The SCO from hydroconversion-based scheme has slightly lower concentrations of sulfur,
nitrogen and aromatics than that from coking-based scheme. This results from the
hydrodesulphurization, hydrodenitrogenation and hydrogenation, in addition to the
hydrocracking of heavy molecules, occurring in the ebullated bed hydrocracker. The
hydroconversion-based upgrading scheme has a higher SCO yield at the cost of higher hydrogen
consumption. (Munteanu, 2012)
Safety and Environmental Concerns
Compared to traditional coking, hydroconversion uses substantially less water, using less
than 17% of the water coking uses (Munteanu, 2012). Additional water and energy savings can
be found by the use of SAGD as opposed to other extraction methods. The once-steam
generators (heaters) used to make the steam typically generate 75 % steam and 25% hot water
(Lui, 2006).
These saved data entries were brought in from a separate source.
$ cat config.mk
export PLATFORM = sky130hd
export DESIGN_NAME = serial_subtractor
export DESIGN_NICKNAME = d
export VERILOG_FILES = /design/src/rtl/serial_subtractor.sv
export SDC_FILE = /design/constraint.sdc
export NUM_CORES = 1
export LEC_CHECK = 0
export ABC_CLOCK_PERIOD_IN_PS = 4200
export CORE_UTILIZATION = 45
export CTS_CLUSTER_DIAMETER = 80
export DETAILED_ROUTE_END_ITERATION = 12
export PLACE_DENSITY_LB_ADDON = 0.3
export SYNTH_ARGS = -nofsm -noshare
export SYNTH_HDL_FRONTEND = slang
export SYNTH_SLANG_ARGS = --single-unit
$ cat constraint.sdc
create_clock -name clk -period 4.2 [get_ports clk]
set_input_delay 0.84 -clock clk [delete_from_list [all_inputs] [get_ports clk]]
set_output_delay 0.84 -clock clk [all_outputs]
set_load 0.01 [all_outputs]
$ cat src/rtl/serial_subtractor.sv
// Bit-serial LSB-first subtractor: diff = a - b with borrow-out, one bit per clock.
// Optional SERIAL_SUBTRACTOR_SAT_EN clamps diff to zero when the final borrow is set.
module serial_subtractor #(
    parameter int WIDTH = 8
) (
    input  logic             clk,
    input  logic             rst_n,
    input  logic             start,
    input  logic [WIDTH-1:0] a,
    input  logic [WIDTH-1:0] b,
    output logic             busy,
    output logic             done,
    output logic [WIDTH-1:0] diff,
    output logic             bout
);

    localparam int CNT_W = $clog2(WIDTH);
    localparam logic [CNT_W-1:0] LAST = CNT_W'(WIDTH - 1);

    typedef enum logic [1:0] {
        IDLE = 2'd0,
        RUN  = 2'd1,
        DONE = 2'd2
    } state_t;

    state_t           state, state_nxt;
    logic [WIDTH-1:0] a_sh, b_sh, d_sh;
    logic [CNT_W-1:0] cnt;
    logic             brw;

    logic             load, step, last_bit;
    logic             d_bit, brw_nxt;
    logic [WIDTH-1:0] d_sh_nxt;

    // Full subtractor: half-subtractor core on a_sh[0]/b_sh[0] plus the borrow flop
    always_comb begin
        d_bit    = a_sh[0] ^ b_sh[0] ^ brw;
        brw_nxt  = (~a_sh[0] & b_sh[0]) | (~(a_sh[0] ^ b_sh[0]) & brw);
        d_sh_nxt = {d_bit, d_sh[WIDTH-1:1]};
        last_bit = (cnt == LAST);
    end

    always_ff @(posedge clk or negedge rst_n) begin
        if (!rst_n) begin
            state <= IDLE;
        end else begin
            state <= state_nxt;
        end
    end

    always_comb begin
        state_nxt = state;
        busy      = 1'b0;
        done      = 1'b0;
        load      = 1'b0;
        step      = 1'b0;
        unique case (state)
            IDLE: begin
                if (start) begin
                    load      = 1'b1;
                    state_nxt = RUN;
                end
            end
            RUN: begin
                busy = 1'b1;
                step = 1'b1;
                if (last_bit) begin
                    state_nxt = DONE;
                end
            end
            DONE: begin
                done = 1'b1;
                if (start) begin
                    load      = 1'b1;
                    state_nxt = RUN;
                end else begin
                    state_nxt = IDLE;
                end
            end
            default: begin
                state_nxt = IDLE;
            end
        endcase
    end

    always_ff @(posedge clk or negedge rst_n) begin
        if (!rst_n) begin
            a_sh <= '0;
            b_sh <= '0;
            d_sh <= '0;
            cnt  <= '0;
            brw  <= 1'b0;
            diff <= '0;
            bout <= 1'b0;
        end else if (load) begin
            a_sh <= a;
            b_sh <= b;
            d_sh <= '0;
            cnt  <= '0;
            brw  <= 1'b0;
        end else if (step) begin
            a_sh <= {1'b0, a_sh[WIDTH-1:1]};
            b_sh <= {1'b0, b_sh[WIDTH-1:1]};
            d_sh <= d_sh_nxt;
            brw  <= brw_nxt;
            if (last_bit) begin
                // Result registers update only here, so shifting state never leaks out
`ifdef SERIAL_SUBTRACTOR_SAT_EN
                diff <= brw_nxt ? '0 : d_sh_nxt;
`else
                diff <= d_sh_nxt;
`endif
                bout <= brw_nxt;
            end else begin
                cnt <= cnt + CNT_W'(1);
            end
        end
    end

endmodule

==> results.cfg <==
[status]
status = finished clean

[clock_network]
ctsRootBufferMaster = clkbuf_8
clock_sinks = 38
cts_setup_buffers = 0
cts_tree = yes
htree_num_levels = 2
cts.clk_slew.worst_paths_ns = 0.07
cts_resized = 0
cts_buffers = 5
clockBufferDepth = 2
ctsHoldBuffers = 0
insertion_delay_ns = 0.29

[critical_path]
cp-end-kind = primary output
critPathArrivalTime_ns = 2.31
critical_path_required_ns = 3.36
crit_fanout = 21
critPathLaunch = state[0]
cp-endpoint = busy
ff2ff_path_depth = 2
start_kind = flop
r2r_end = diff[6]
r2r_setup_slack_ns = 2.37
worstSetupPathType = flop to primary output
timing.rr.start = state[0]

[job]
maxCapViolCount = 0

[synthesis]
syn-num-nets = 164
ys.flop_type = dfrtp_1
yosys.area_share.adder = 0.0271
synth-simple-area-share = 0.0641
yosysWarnings = 0
synth_compound_area_frac = 0.182
synthCells = 142
synthTopCellsByCount = dfrtp_1, inv_1, a21oi_1
async_flop_share = 1.00
synth_xor_area_frac = 0
ys_types = 29
muxShareOfSynthArea = 0.0792
synthesis.area_um2 = 1660
synth-edff-count = 0
synth_top_family_by_area = compound AO/OA/AOI/OAI gates
synth_most_common_cell = dfrtp_1
synth.top_cell.area_share = 0.573
seq_area_frac_synth = 0.573
synthTopCellsByArea = dfrtp_1, mux2_2, a22o_1
syn_area_per_cell_um2 = 11.7
ys_ff_latch = 38
synth_top_area_cell = dfrtp_1

[floorplanning]
die-area_um2 = 3930
core_um2 = 3440
ios = 30
rows = 21
fp.dieW_um = 62.7
initial_utilization = 0.482
die_y_um = 62.7

[global_route]
grt_use_total = 0.168
grt_antenna_before_repair = 0
grt_pass1_vias = 1156
globalRoute.totalOverflow = 0
grt_pass1_wl_um = 5090
grt_max_degree = 39

[routing]
drc = 0
routedWlPerCell_um = 13.2
vias = 1169
drtIter0Drc = 44
avgViaCountPerCell = 5.36
dr.pass1.iters = 4
postRouteAntennaNets = 0
wirelength_um = 2890

[min_path]
hp-class = flop to flop

[place]
routabilityCongestion = 0.719
io_buffers = 29
hpwl_um = 2010

[timing]
final.period_utilization = 0.750
setup_violations = 0
slew_headroom = 0.590
setup_tns_ns = 0
fin_worst_skew_ns = 0.00551
whs_ns = 0.503
timing.fmax_ghz = 0.317
layout_min_cycle_time_ns = 3.15
finalMaxSlewViolations = 0
hold_viol = 0
rsz0062_at_grt = no
worstMarginPinSlew_ns = 0.615

[cells_and_area]
nFillCells = 300
post-route-util = 0.593
area_delta_synth_final_pct = 23.1
nets = 193
drive_gt1_frac = 0.105
n_antenna_cell = 0

[pwr]
powerDensity_nw_per_um2 = 708
max-vdd-ir-drop_v = 0.000349
p_leak_uw = 0.000928
-- stage by stage --
stage | setup slack, ns | power [µW] | std cells | cell area [µm²]
after floorplan | 2.50 | 1030 | 142 | 1660
after global placement | 1.44 | 1170 | 210 | 1950
after detailed placement | 1.39 | 1210 | 210 | 1950
after CTS | 1.08 | 1460 | 218 | 2040
after global routing | 0.873 | 1560 | 218 | 2040
final | 1.05 | 1450 | 218 | 2040
-- worst max-delay path, stage by stage (launching register included) --
cell and delay (ns):
dfrtp_1 0.72, nand2b_1 0.42, inv_1 0.30, clkdlybuf4s50_1 0.58
-- cells by family (layout without fill, tap and decap cells) --
group           count (synthesis)  in the layout
buf+inv                        24             54
compound gates                 46             46
mux                            12             12
simple gates                   19             19
fa+ha+maj                       3              3
flops                          38             38
-- state kept, by name, summed over array words and instances (netlist names) --
name	count
a_sh	8
b_sh	8
diff	8
d_sh	7
cnt	3
state	2
bout	1
brw	1
-- cell type report --
type,count,area (µm²),area share
sequential,38,951,0.466
tap,46,57.6,0.0282
clock inverter,1,5.00,0.00245
inverter,16,60.1,0.0294
multi-input combinational,80,584,0.286
timing repair buffer,30,298,0.146
clock buffer,7,86.3,0.0423
-- cells in the final DEF (no fill, tap or decap) --
cell type,instances
nor2_1,1
o22ai_1,11
or2b_1,1
a22o_1,10
inv_1,16
nor2_2,1
mux2i_1,3
a211oi_1,3
and2b_1,4
o21ai_0,3
mux2_1,1
buf_4,1
fa_1,1
dfrtp_1,38
nand2b_1,1
a31oi_1,1
a21oi_1,14
clkdlybuf4s50_1,29
clkbuf_1,1
a21o_1,1
nor2b_1,2
clkinv_2,1
a21oi_2,1
clkbuf_8,6
o211ai_1,2
nand2_1,6
ha_1,2
nand3_1,2
nand3b_1,1
mux2_2,8
-- how the worst min path moves through the flow --
stage                  from  endpoint  slack (ns)  depth (start not counted)
finish                 bout      bout        0.50                          2
global route        b_sh[7]   b_sh[7]        0.52                          1
CTS                    bout      bout        0.50                          2
detailed placement     bout      bout        0.49                          2
global placement    diff[6]   diff[6]        0.48                          1
floorplan            cnt[0]    cnt[0]        0.46                          1
-- metal layers --
metal / GRT usage / up-vias / routed length [µm]
li1: - / 562 / -
met2: 0.276 / 33 / 1360
met4: 0.0785 / 0 / 46
met5: 0 / - / 0
met3: 0.0383 / 7 / 123
met1: 0.210 / 567 / 1360
-- report_power, final --
part	total (µW)	switching [µW]	internal (µW)
Clock	253	121	132
Combinational	542	246	296
Sequential	650	120	530
Total	1450	487	959
Power figures use the tool's default switching activity.
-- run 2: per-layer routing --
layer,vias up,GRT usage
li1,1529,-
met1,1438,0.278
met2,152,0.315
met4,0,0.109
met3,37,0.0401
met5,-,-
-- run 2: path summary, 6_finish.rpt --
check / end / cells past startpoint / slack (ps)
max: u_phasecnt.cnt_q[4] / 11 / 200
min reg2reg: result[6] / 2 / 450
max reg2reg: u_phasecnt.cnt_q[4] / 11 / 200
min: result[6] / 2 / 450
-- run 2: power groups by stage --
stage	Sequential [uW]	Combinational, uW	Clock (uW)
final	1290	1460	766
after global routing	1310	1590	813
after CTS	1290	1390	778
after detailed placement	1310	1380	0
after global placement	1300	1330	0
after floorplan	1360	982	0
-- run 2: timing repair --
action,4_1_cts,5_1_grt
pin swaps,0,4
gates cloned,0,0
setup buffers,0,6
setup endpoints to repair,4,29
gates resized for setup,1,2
Since SAGD requires dry steam only, the water can be recovered for use in the
reactors. The water coming out of the hydrotreaters can also be recycled.
However, since there is a significant amount of steam required for any of the steam
extraction techniques the necessary energy input is fairly high. Several processes reviewed
burned natural gas as the heat input, which generates a lot of CO2, much more than traditional
bitumen extraction methods (Nuwer, 2013). However, there is the possibility to do CO2
sequestration in the steam injection stream.
108
Although this process isn’t using any solvents in the steam, if they were to be used it
would allow for the possibility of chemical seepage into the water table or atmosphere. Since the
SAGD is pulling material from the ground, it can create void spaces which can destabilize
ground layers. Once a drilling operation ceases for a given reservoir, the mine can be reclaimed
by reintroducing the sand and related materials into the mine (EIS, 2012).
As for safety concerns, hydrogen sulfide gas can be dangerous to breathe if allowed to
reach certain concentrations. It is also highly corrosive. Symptoms include nausea, headaches,
etc., up to death depending on the concentration and length of exposure (OSHA, 2014). It can
also be explosive depending on concentration (2014). Ammonia is also highly corrosive and can
cause lung damage if inhaled in sufficient concentrations. As the SAGD gas will be highly
pressurized and at high temperature, precautions must be taken and PPE must be worn. This is
true for many if not all of the other processes, including near the reactors. The bitumen itself is a
skin irritant and studies differ on whether it is carcinogenic (Wess, 2005). Since the reactors deal
in high pressures and temperatures, properly sized relief and rupture valves will need to be fitted.